As with any product/service model, the first question to answer is what will make this relevant and why should the end user (customer/patient) care? Identifying the opportunities carved out by unmet user needs, underserved users, or market economics (i.e. a better way of utilizing established reimbursements) raises the probability for success for any product. However, this requires a new brand of thinking for a healthcare products/services marketplace accustomed to first providing tools to trained professionals and then asking those same professionals to determine how the new tools are best used. In healthcare, firms adopting a “user driven” focus now can still magnify results given the continued persistence of the technology first, “clinician tools” based model.
Yet, the healthcare field offers innovators additional challenges. The product must not just be accepted by users, but it must also be safe and meet the “do no harm” standard. While established medical products companies may face the challenge of flipping their mindset to user need versus technology driven innovation, the new entrants to the medical field (i.e. start-ups, consumer products companies, etc.) often already bring this opportunity driven mindset. The piece new entrants often overlook or drop in the order of importance is the safety of the product by evaluating both its intended and unintended use by consumers/patients.
This potential subordination of the evaluation of risk and safety with new product entrants is the greatest risk to the continued march to consumer/patient empowerment via technology in healthcare. Products should first meet the “do no harm” test before we allow patients to take greater control of their treatment and condition monitoring. The most probable outcome for the industry not self-policing and appropriately managing these risks to consumers/patients is that it will be managed for us by cumbersome regulatory processes. To their credit, the FDA has provided this segment of the healthcare field with the latitude to innovate and explore new technologies and service models with limited oversight. However, this permissiveness comes with the responsibility that we as an industry continue the course of “do no harm” and ensure that the quest for profits and successful consumer/patient outcomes remain in balance.
Noting that so many new entrants to the space want to do the right thing but don’t know what rules apply, I would encourage innovators pursuing these technologies to do the following:
• Complete a Risk Analysis: There are many possible tools that can be used but the most popular in the medical products field is the use failure mode and effects analysis (uFMEA). If done honestly and not just to check the box, this analysis will suggest both user and business risks that can be tackled and mitigated before product launch.
• Be a Customer: As medical technology developers, we should never commercialize a product and ask others to do what we would not. We should put ourselves in the user’s shoes to think hard about the data we are requesting and we should be willing to document why we really need it. We should consider the severity of risks (even if they are unlikely) and protect products (like implants) from being hacked by nefarious individuals.
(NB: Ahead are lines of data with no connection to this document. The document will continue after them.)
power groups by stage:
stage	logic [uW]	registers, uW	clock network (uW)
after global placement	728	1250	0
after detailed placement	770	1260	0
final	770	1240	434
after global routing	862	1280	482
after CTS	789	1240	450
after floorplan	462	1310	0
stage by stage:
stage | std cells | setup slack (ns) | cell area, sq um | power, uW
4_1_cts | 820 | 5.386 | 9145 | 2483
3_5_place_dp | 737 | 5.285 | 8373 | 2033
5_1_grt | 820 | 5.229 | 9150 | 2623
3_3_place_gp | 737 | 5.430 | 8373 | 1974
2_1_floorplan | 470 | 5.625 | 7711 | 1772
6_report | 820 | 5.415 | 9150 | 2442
<file path="config.mk">
export PLATFORM = sky130hd
export DESIGN_NAME = mem_loader
export DESIGN_NICKNAME = d
export VERILOG_FILES = /design/src/rtl/sifo_pkg.sv /design/src/rtl/mem_loader.sv
export SDC_FILE = /design/constraint.sdc
export NUM_CORES = 1
export LEC_CHECK = 0
export ABC_AREA = 1
export CAP_MARGIN = 40
export CORE_MARGIN = 10
export CORE_UTILIZATION = 40
export DETAILED_ROUTE_END_ITERATION = 8
export PLACE_DENSITY = 0.76
export SLEW_MARGIN = 20
export SYNTH_ARGS = -nofsm -noshare
export SYNTH_HDL_FRONTEND = slang
export SYNTH_SLANG_ARGS = --single-unit
</file>
<file path="constraint.sdc">
create_clock -name clk -period 3.68 [get_ports clk]
set_clock_uncertainty 0.05 [all_clocks]
set_input_delay 0.736 -clock clk [delete_from_list [all_inputs] [get_ports clk]]
set_output_delay 0.736 -clock clk [all_outputs]
set_load 0.02 [all_outputs]
</file>
===== src/rtl/ulv_shift_reg_next.sv =====
// Combinational next-state selector for ulv_shift_reg.
// Serial-in bits are taken from the parallel input so one data bus serves load and shift.
module ulv_shift_reg_next
  import ulv_shift_reg_pkg::*;
#(
  parameter int N = ULV_SHIFT_REG_N_DEFAULT
) (
  input  logic [N-1:0] q,
  input  logic [N-1:0] d,
  input  logic [1:0]   ctrl,
  output logic [N-1:0] q_next
);

  always_comb begin
    q_next = q;
    case (ctrl_e'(ctrl))
      CTRL_HOLD: q_next = q;
      CTRL_SHL:  q_next = {q[N-2:0], d[0]};
      CTRL_SHR:  q_next = {d[N-1], q[N-1:1]};
      CTRL_LOAD: q_next = d;
    endcase
  end

endmodule


===== src/rtl/ulv_shift_reg.sv =====
// N-bit universal shift register (hold / shift left / shift right / load), async reset.
// Define ULV_SHIFT_REG_SERIAL_OUT_EN to add the so_l / so_r serial-out ports.
module ulv_shift_reg
  import ulv_shift_reg_pkg::*;
#(
  parameter int N = ULV_SHIFT_REG_N_DEFAULT
) (
  input  logic         clk,
  input  logic         reset,
  input  logic [1:0]   ctrl,
  input  logic [N-1:0] d,
  output logic [N-1:0] q
`ifdef ULV_SHIFT_REG_SERIAL_OUT_EN
  ,
  output logic         so_l,
  output logic         so_r
`endif
);

  logic [N-1:0] q_p0;
  logic [N-1:0] q_next;

  ulv_shift_reg_next #(.N(N)) u_next (
    .q      (q_p0),
    .d      (d),
    .ctrl   (ctrl),
    .q_next (q_next)
  );

  // Stage p0: the only state; reset clears it without waiting for a clock edge
  always_ff @(posedge clk or posedge reset) begin
    if (reset) begin
      q_p0 <= '0;
    end else begin
      q_p0 <= q_next;
    end
  end

  assign q = q_p0;

`ifdef ULV_SHIFT_REG_SERIAL_OUT_EN
  assign so_l = q_p0[N-1];
  assign so_r = q_p0[0];
`endif

endmodule


===== config.mk =====
export PLATFORM = sky130hd
export DESIGN_NAME = ulv_shift_reg
export DESIGN_NICKNAME = d
export VERILOG_FILES = /design/src/rtl/ulv_shift_reg_pkg.sv /design/src/rtl/ulv_shift_reg_next.sv /design/src/rtl/ulv_shift_reg.sv
export SDC_FILE = /design/constraint.sdc
export NUM_CORES = 1
export LEC_CHECK = 0
export CELL_PAD_IN_SITES_DETAIL_PLACEMENT = 0
export CELL_PAD_IN_SITES_GLOBAL_PLACEMENT = 1
export CORE_AREA = 2 2 39 41
export CTS_CLUSTER_SIZE = 12
export DETAILED_ROUTE_END_ITERATION = 8
export DIE_AREA = 0 0 41 43
export DONT_BUFFER_PORTS = 1
export GPL_TIMING_DRIVEN = 0
export MAX_ROUTING_LAYER = met4
export PLACE_DENSITY = 0.56
export SYNTH_ARGS = -nofsm -noshare
export SYNTH_HDL_FRONTEND = slang
export SYNTH_SLANG_ARGS = --single-unit

===== constraint.sdc =====
create_clock -name clk -period 1.3 [get_ports clk]
set_input_delay 0.39 -clock clk [delete_from_list [all_inputs] [get_ports clk]]
set_output_delay 0.39 -clock clk [all_outputs]
set_load 0.03 [all_outputs]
In short, we should be conscious of the responsibility we have to others who trust that we believe our mission statements and that we really do want to make their lives better.
• Conduct a User Study: The FDA defines a myriad of conditions for usability studies associated with products under its jurisdiction. Many of these best practices originated in the aerospace industry and have permeated software development for graphical user interfaces (GUIs). The key is to allow an independent party to verify the mitigation of risk and intuitiveness of your product or technology. These studies are too often skipped when the development team “knows” the target user, and this tendency toward over confidence with a small subset of opinions is often rewarded with sub-optimal outcomes.
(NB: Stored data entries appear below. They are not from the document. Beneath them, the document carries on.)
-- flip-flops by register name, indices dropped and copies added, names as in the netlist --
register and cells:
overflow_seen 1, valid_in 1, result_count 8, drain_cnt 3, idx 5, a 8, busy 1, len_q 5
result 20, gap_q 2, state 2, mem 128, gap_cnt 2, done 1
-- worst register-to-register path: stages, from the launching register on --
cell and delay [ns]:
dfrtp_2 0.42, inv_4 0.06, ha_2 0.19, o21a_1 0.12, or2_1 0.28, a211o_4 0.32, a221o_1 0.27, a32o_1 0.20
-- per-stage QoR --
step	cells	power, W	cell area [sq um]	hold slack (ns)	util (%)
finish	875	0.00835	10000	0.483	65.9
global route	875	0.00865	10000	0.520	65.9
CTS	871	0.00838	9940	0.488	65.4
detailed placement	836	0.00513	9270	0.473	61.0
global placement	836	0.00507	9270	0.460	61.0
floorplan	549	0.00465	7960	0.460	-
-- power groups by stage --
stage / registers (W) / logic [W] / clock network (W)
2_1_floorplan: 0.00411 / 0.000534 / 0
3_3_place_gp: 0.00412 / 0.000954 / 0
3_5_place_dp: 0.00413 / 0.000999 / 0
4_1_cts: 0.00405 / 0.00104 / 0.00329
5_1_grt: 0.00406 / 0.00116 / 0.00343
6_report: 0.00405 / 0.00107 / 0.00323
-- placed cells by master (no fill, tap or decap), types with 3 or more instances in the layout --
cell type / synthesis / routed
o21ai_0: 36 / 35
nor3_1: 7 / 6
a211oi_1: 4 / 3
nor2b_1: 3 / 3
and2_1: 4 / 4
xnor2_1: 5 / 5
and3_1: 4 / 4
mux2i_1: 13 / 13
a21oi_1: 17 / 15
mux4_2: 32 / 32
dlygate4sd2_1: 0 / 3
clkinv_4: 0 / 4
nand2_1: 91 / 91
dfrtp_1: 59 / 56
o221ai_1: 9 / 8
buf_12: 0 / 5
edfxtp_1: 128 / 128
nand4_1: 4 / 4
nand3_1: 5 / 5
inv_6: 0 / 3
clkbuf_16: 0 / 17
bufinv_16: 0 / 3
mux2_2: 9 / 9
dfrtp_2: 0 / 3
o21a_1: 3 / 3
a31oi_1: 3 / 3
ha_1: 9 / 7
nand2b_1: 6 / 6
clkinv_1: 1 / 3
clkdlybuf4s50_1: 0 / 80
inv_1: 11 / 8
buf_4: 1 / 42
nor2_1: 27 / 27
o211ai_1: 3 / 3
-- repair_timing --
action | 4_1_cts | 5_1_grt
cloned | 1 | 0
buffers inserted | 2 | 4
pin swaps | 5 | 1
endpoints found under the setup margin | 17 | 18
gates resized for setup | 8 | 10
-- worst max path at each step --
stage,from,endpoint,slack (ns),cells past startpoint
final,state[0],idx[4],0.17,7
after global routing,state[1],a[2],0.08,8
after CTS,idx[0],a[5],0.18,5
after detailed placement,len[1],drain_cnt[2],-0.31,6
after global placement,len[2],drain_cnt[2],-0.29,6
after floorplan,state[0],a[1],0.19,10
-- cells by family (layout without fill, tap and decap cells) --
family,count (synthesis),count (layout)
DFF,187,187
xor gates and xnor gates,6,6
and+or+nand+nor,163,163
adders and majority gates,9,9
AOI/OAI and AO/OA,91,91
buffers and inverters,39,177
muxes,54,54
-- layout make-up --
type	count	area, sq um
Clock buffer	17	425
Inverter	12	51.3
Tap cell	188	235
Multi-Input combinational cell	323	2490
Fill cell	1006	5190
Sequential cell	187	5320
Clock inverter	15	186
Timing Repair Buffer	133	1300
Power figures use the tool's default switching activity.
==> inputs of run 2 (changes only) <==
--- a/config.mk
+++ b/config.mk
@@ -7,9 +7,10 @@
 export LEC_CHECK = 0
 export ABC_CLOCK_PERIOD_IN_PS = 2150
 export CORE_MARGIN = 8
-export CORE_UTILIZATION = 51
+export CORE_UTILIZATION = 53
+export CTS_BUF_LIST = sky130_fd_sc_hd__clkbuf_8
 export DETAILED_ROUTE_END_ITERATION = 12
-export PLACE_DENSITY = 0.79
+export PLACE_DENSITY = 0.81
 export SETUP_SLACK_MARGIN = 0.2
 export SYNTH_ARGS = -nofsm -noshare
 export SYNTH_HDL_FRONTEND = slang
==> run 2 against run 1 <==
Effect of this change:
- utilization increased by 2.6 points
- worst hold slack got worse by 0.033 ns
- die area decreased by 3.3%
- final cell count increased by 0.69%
==> src/rtl/reg_bus_arbiter_pkg.sv <==
// Shared types and constants for the register-bus arbiter slice.
package reg_bus_arbiter_pkg;

    // Transaction sequencer states
    typedef enum logic [1:0] {
        IDLE = 2'd0,
        REQ  = 2'd1,
        RESP = 2'd2
    } arb_state_t;

    // Read data handed back when the register bus never acknowledges
    localparam logic [31:0] TIMEOUT_DATA_DEFAULT = 32'hDEAD_BEEF;

endpackage

==> src/rtl/reg_bus_arbiter_rr_arb2.sv <==
// Two-requester round-robin grant logic with a last-grant register.
module rr_arb2 (
    input  logic       core_clk,
    input  logic       reset,
    input  logic [1:0] req,
    input  logic       advance,
    output logic       grant_valid,
    output logic       grant
);

    logic last_grant;

    // Lone requester wins; on contention the one not served last wins
    always_comb begin
        grant_valid = |req;
        if (&req) begin
            grant = ~last_grant;
        end else begin
            grant = req[1];
        end
    end

    // Remember who was served; reset to 1 so requester 0 wins first
    always_ff @(posedge core_clk) begin
        if (reset) begin
            last_grant <= 1'b1;
        end else if (advance && grant_valid) begin
            last_grant <= grant;
        end
    end

endmodule

==> src/rtl/reg_bus_arbiter.sv <==
// Shares the register-access bus between two show-ahead request FIFOs,
// round-robin, with a req/ack handshake guarded by a timeout.
module reg_bus_arbiter
    import reg_bus_arbiter_pkg::*;
#(
    parameter int unsigned         ADDR_W       = 27,
    parameter int unsigned         DATA_W       = 32,
    parameter int unsigned         TIMEOUT      = 255,
    parameter logic [DATA_W-1:0]   TIMEOUT_DATA = DATA_W'(TIMEOUT_DATA_DEFAULT)
) (
    input  logic              core_clk,
    input  logic              reset,
    input  logic              p0_empty,
    output logic              p0_rd_en,
    input  logic              p0_rd_wr_L,
    input  logic [ADDR_W-1:0] p0_addr,
    input  logic [DATA_W-1:0] p0_wr_data,
    output logic [DATA_W-1:0] p0_rd_data,
    output logic              p0_rd_vld,
    input  logic              p1_empty,
    output logic              p1_rd_en,
    input  logic              p1_rd_wr_L,
    input  logic [ADDR_W-1:0] p1_addr,
    input  logic [DATA_W-1:0] p1_wr_data,
    output logic [DATA_W-1:0] p1_rd_data,
    output logic              p1_rd_vld,
    output logic              reg_req,
    output logic              reg_rd_wr_L,
    output logic [ADDR_W-1:0] reg_addr,
    output logic [DATA_W-1:0] reg_wr_data,
    output logic              reg_src,
    input  logic              reg_ack,
    input  logic [DATA_W-1:0] reg_rd_data,
    output logic              busy,
    output logic              timeout_pulse,
    output logic [15:0]       timeout_cnt
);

    localparam logic [15:0] TERM = 16'(TIMEOUT - 1);

    arb_state_t  state, state_nxt;
    logic [15:0] wait_cnt;
    logic        grant_valid;
    logic        grant;
    logic        grant_cycle;
    logic        timeout_hit;

    // No grant while reset is held so nothing is popped and then dropped
    assign grant_cycle = (state == IDLE) && grant_valid && !reset;
    assign timeout_hit = (state == REQ) && !reg_ack && (wait_cnt == TERM);

    rr_arb2 u_rr_arb2 (
        .core_clk    (core_clk),
        .reset       (reset),
        .req         ({~p1_empty, ~p0_empty}),
        .advance     (grant_cycle),
        .grant_valid (grant_valid),
        .grant       (grant)
    );

    // State register
    always_ff @(posedge core_clk) begin
        if (reset) begin
            state <= IDLE;
        end else begin
            state <= state_nxt;
        end
    end

    // Next-state logic: grant -> wait for ack or timeout -> one response cycle
    always_comb begin
        state_nxt = state;
        case (state)
            IDLE:    if (grant_cycle) state_nxt = REQ;
            REQ:     if (reg_ack || timeout_hit) state_nxt = RESP;
            RESP:    state_nxt = IDLE;
            default: state_nxt = IDLE;
        endcase
    end

    // Output decode: pops in IDLE, request in REQ, read strobe in RESP
    always_comb begin
        p0_rd_en  = grant_cycle && !grant;
        p1_rd_en  = grant_cycle && grant;
        reg_req   = (state == REQ);
        busy      = (state != IDLE);
        p0_rd_vld = (state == RESP) && reg_rd_wr_L && !reg_src;
        p1_rd_vld = (state == RESP) && reg_rd_wr_L && reg_src;
    end

    // Transaction latch, wait counter, read-data return and timeout stats
    always_ff @(posedge core_clk) begin
        if (reset) begin
            reg_rd_wr_L   <= 1'b0;
            reg_addr      <= '0;
            reg_wr_data   <= '0;
            reg_src       <= 1'b0;
            wait_cnt      <= '0;
            timeout_pulse <= 1'b0;
            timeout_cnt   <= '0;
            p0_rd_data    <= '0;
            p1_rd_data    <= '0;
        end else begin
            timeout_pulse <= timeout_hit;
            if (grant_cycle) begin
                reg_rd_wr_L <= grant ? p1_rd_wr_L : p0_rd_wr_L;
                reg_addr    <= grant ? p1_addr    : p0_addr;
                reg_wr_data <= grant ? p1_wr_data : p0_wr_data;
                reg_src     <= grant;
                wait_cnt    <= '0;
            end
            if (state == REQ) begin
                // Response data goes straight into the owner's output
                // register, so it is already valid during RESP and holds
                // until that source's next read completes.
                if (reg_ack) begin
                    if (reg_rd_wr_L && !reg_src) p0_rd_data <= reg_rd_data;
                    if (reg_rd_wr_L &&  reg_src) p1_rd_data <= reg_rd_data;
                end else if (timeout_hit) begin
                    if (reg_rd_wr_L && !reg_src) p0_rd_data <= TIMEOUT_DATA;
                    if (reg_rd_wr_L &&  reg_src) p1_rd_data <= TIMEOUT_DATA;
                    if (timeout_cnt != '1) timeout_cnt <= timeout_cnt + 16'd1;
                end else begin
                    wait_cnt <= wait_cnt + 16'd1;
                end
            end
        end
    end

endmodule
==> config.mk <==
export PLATFORM = sky130hd
export DESIGN_NAME = reg_bus_arbiter
export DESIGN_NICKNAME = d
export VERILOG_FILES = /design/src/rtl/reg_bus_arbiter_pkg.sv /design/src/rtl/reg_bus_arbiter_rr_arb2.sv /design/src/rtl/reg_bus_arbiter.sv
export SDC_FILE = /design/constraint.sdc
export NUM_CORES = 1
export LEC_CHECK = 0
export CELL_PAD_IN_SITES_DETAIL_PLACEMENT = 0
export CELL_PAD_IN_SITES_GLOBAL_PLACEMENT = 1
export CORE_MARGIN = 8
export CORE_UTILIZATION = 30
export DETAILED_ROUTE_END_ITERATION = 16
export MAX_ROUTING_LAYER = met4
export PLACE_DENSITY_LB_ADDON = 0.1
export SYNTH_ARGS = -nofsm -noshare
export SYNTH_HDL_FRONTEND = slang
export SYNTH_SLANG_ARGS = --single-unit
==> constraint.sdc <==
create_clock -name core_clk -period 2.5 [get_ports core_clk]
set_clock_uncertainty 0.1 [all_clocks]
set_input_delay 0.625 -clock core_clk [delete_from_list [all_inputs] [get_ports core_clk]]
set_output_delay 0.625 -clock core_clk [all_outputs]
set_load 0.05 [all_outputs]
==> out/qor.yml <==
dr.pass1.iters: 4
yosys-top-cells-area: "dfxtp_1 48%, nor2_1 11%, mux2i_1 9.3%"
required_ps: 1770
ys_ff_latch: 161
gr-usage-all-layers_pct: 17.6
synth-xor-area-share_pct: 1.83
muxShareOfSynthArea_pct: 9.78
die-area_sq_um: 27300
grt_pass1_wl_mm: 36.3
synth_top_area_share_pct: 48.2
synth-edff-count: 0
dr_wl_met2_mm: 10.4
crit_type: "flop to primary output"
hpwl_mm: 18.0
wl_met3_mm: 2.69
r2r_cells: 7
drc: 0
pre_cts_ws_ps: -66.6
power.density_nw_per_um2: 641
core_area_sq_um: 21900
p_leak_uw: 0.00405
setup_viol: 0
synth-compound-area-share_pct: 12.1
io_buffer_count: 304
rows: 54
synth-seq-area-share_pct: 48.2
synth_area_sq_um: 6690
top_layer: "met4"
fp.dieW_microns: 165
via_per_inst: 4.76
synthesis.nets: 919
fillers: 2120
yosys.area.top_type: "dfxtp_1"
hold_path.class: "flop to flop"
cp_num_buf_inv: 1
cts_tree: "built"
cp_slowest_cell: "clkdlybuf4s50_1"
postRouteWirelength_mm: 24.0
area_growth_pct: 64.1
vias: 6507
finalInstanceArea_sq_um: 11000
drive_gt1_share_pct: 9.21
synth_flop_cell: "dfxtp_1"
wl_met1_mm: 10.6
drv_slew: 0
fin_ws_ps: 70.7
cpLargestDelayFamily: "buffers and inverters"
die_y_microns: 165
fmax_mhz: 412
cp-end-kind: "primary output"
syn_inst: 759
finish.utilization_pct: 50.2
drtIter0Drc: 287
grt_max_degree: 111
synth_top_family_by_area: "simple AND/OR/NAND/NOR gates"
period_share_pct: 97.2
wl_per_cell_microns: 17.6
critical_path_peak_fanout: 7
clock-sinks: 161
path_cells: "clkdlybuf4s50_1"
antenna_found_initial: 1
start_util_pct: 30.6
syn_avg_cell_area_sq_um: 8.82
worstSkewPairLatency_ps: 420
hold_depth: 2
ant_nets: 0
max_cap_violations: 0
cts.path.max_buffers: 2
slew_headroom_pct: 61.2
cts_made_buffers: 17
hold_violations: 0
cts-root-buf: "clkbuf_16"
cp.depth: 1
boundaryPins: 305
synth-simple-area-share_pct: 24.3
clk_pin_slew_ps: 70
yosysWarnings: 0
synth_cell_types: 45
async_reset_ff_share_pct: 0
synthAdderAreaFrac_pct: 0.561
layout.nets: 1233
grt_pass1_vias: 6517
cp.arrival_ps: 1700
rsz0062_at_grt: "yes"
synth.most_common_cell: "nor2_1"
grt-ovfl-total: 0
worstMarginPinSlew_ps: 580
cpPeakStageDelay_ps: 850
gp_congestion: 0.763
htreeDepth: 4
fin_crit_ps: 2430
status: "completed"
peakVddDrop_mv: 0.376
synth_common_cells: "202 x nor2_1, 161 x dfxtp_1, 62 x a211oi_1, 62 x mux2i_1, 56 x nor3_1"
dpl-instance-area_sq_um: 10300
worst_setup_path_start_kind: "flop"
$ cat config.mk
export PLATFORM = sky130hd
export DESIGN_NAME = tick_scheduler
export DESIGN_NICKNAME = d
export VERILOG_FILES = /design/src/rtl/tick_pkg.sv /design/src/rtl/tick_channel.sv /design/src/rtl/tick_scheduler.sv
export SDC_FILE = /design/constraint.sdc
export NUM_CORES = 1
export LEC_CHECK = 0
export CAP_MARGIN = 10
export CORE_UTILIZATION = 48
export DETAILED_ROUTE_END_ITERATION = 8
export MAX_ROUTING_LAYER = met4
export PLACE_DENSITY = 0.65
export RECOVER_POWER = 25
export SLEW_MARGIN = 20
export SYNTH_ARGS = -nofsm -noshare
export SYNTH_HDL_FRONTEND = slang
export SYNTH_HIERARCHICAL = 1
export SYNTH_SLANG_ARGS = --single-unit
export TNS_END_PERCENT = 1
$ cat constraint.sdc
create_clock -name CLK -period 9.2 [get_ports CLK]
set_input_delay 1.84 -clock CLK [delete_from_list [all_inputs] [get_ports CLK]]
set_output_delay 1.84 -clock CLK [all_outputs]
set_load 0.01 [all_outputs]
$ cat src/rtl/tick_pkg.sv
// Shared types and helpers for the tick scheduler: FSM state encoding and period normalisation.
package tick_pkg;

  typedef enum logic {ST_IDLE, ST_RUN} state_t;

  // A programmed period of 0 behaves as 1 (tick on every base tick).
  function automatic int unsigned period_eff(input int unsigned period);
    return (period == 0) ? 1 : period;
  endfunction

endpackage

$ cat src/rtl/tick_channel.sv
// One programmable tick channel: counts base-tick wraps and emits a one-cycle tick per period.
module tick_channel
  import tick_pkg::*;
#(
  parameter int PER_W = 8
) (
  input  logic             clk,
  input  logic             reset,
  input  logic             clear,
  input  logic             wrap,
  input  logic             load,
  input  logic             cfg_en,
  input  logic [PER_W-1:0] cfg_period,
  output logic             tick
);

  logic             en;
  logic [PER_W-1:0] period;
  logic [PER_W-1:0] count;

  // A config load takes priority over a coincident wrap, so that wrap's tick is dropped.
  always_ff @(posedge clk) begin
    if (reset) begin
      en     <= 1'b0;
      period <= PER_W'(1);
      count  <= '0;
      tick   <= 1'b0;
    end else begin
      tick <= 1'b0;
      if (load) begin
        en     <= cfg_en;
        period <= PER_W'(period_eff(32'(cfg_period)));
        count  <= '0;
      end else if (clear) begin
        count <= '0;
      end else if (wrap && en) begin
        if (count == period - PER_W'(1)) begin
          count <= '0;
          tick  <= 1'b1;
        end else begin
          count <= count + PER_W'(1);
        end
      end
    end
  end

endmodule

$ cat src/rtl/tick_scheduler.sv
// Shared prescaler, run/stop FSM and config handshake driving N_CH tick channels on CLK.
module tick_scheduler
  import tick_pkg::*;
#(
  parameter int PRESCALE = 4194304,
  parameter int N_CH     = 4,
  parameter int PER_W    = 8,
  localparam int CH_W    = (N_CH > 1) ? $clog2(N_CH) : 1
) (
  input  logic             CLK,
  input  logic             RESET,
  input  logic             run,
  input  logic             cfg_valid,
  output logic             cfg_ready,
  input  logic [CH_W-1:0]  cfg_ch,
  input  logic             cfg_en,
  input  logic [PER_W-1:0] cfg_period,
  output logic             base_tick,
  output logic [N_CH-1:0]  tick,
  output logic             running
);

  localparam int PS_W = $clog2(PRESCALE);

  state_t          state;
  state_t          state_d;
  logic [PS_W-1:0] presc;
  logic            wrap;
  logic            stay_run;
  logic            accept;

  always_ff @(posedge CLK) begin
    if (RESET) state <= ST_IDLE;
    else       state <= state_d;
  end

  always_comb begin
    state_d = state;
    case (state)
      ST_IDLE: if (run)  state_d = ST_RUN;
      ST_RUN:  if (!run) state_d = ST_IDLE;
      default: state_d = ST_IDLE;
    endcase
  end

  assign running  = (state == ST_RUN);
  assign stay_run = (state == ST_RUN) && (state_d == ST_RUN);
  // A wrap in the cycle that leaves RUN is discarded along with the counts.
  assign wrap     = stay_run && (presc == PS_W'(PRESCALE - 1));
  assign accept   = cfg_valid && cfg_ready;

  always_ff @(posedge CLK) begin
    if (RESET) begin
      presc     <= '0;
      base_tick <= 1'b0;
      cfg_ready <= 1'b0;
    end else begin
      base_tick <= wrap;
      cfg_ready <= !accept;
      if (!stay_run || wrap) presc <= '0;
      else                   presc <= presc + PS_W'(1);
    end
  end

  for (genvar i = 0; i < N_CH; i++) begin : g_ch
    tick_channel #(.PER_W(PER_W)) u_ch (
      .clk        (CLK),
      .reset      (RESET),
      .clear      (!stay_run),
      .wrap       (wrap),
      .load       (accept && (cfg_ch == CH_W'(i))),
      .cfg_en     (cfg_en),
      .cfg_period (cfg_period),
      .tick       (tick[i])
    );
  end

endmodule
It is important to note that for many of the technologies currently pursued in disclosed development, things like detailed risk analysis and user research may not be requirements to market a product in the U.S. or elsewhere. However, I would submit that consumer driven healthcare technology’s introduction deserves slightly more than just meeting the regulations.
Technology facilitates implementation of the ideas that arise from understanding the market opportunities and how to mitigate the associated risks. As users ourselves, we should continue to accelerate trial and adoption of new technologies into the healthcare field. Yet, we should do this noting that technology should facilitate a result and not be the result itself.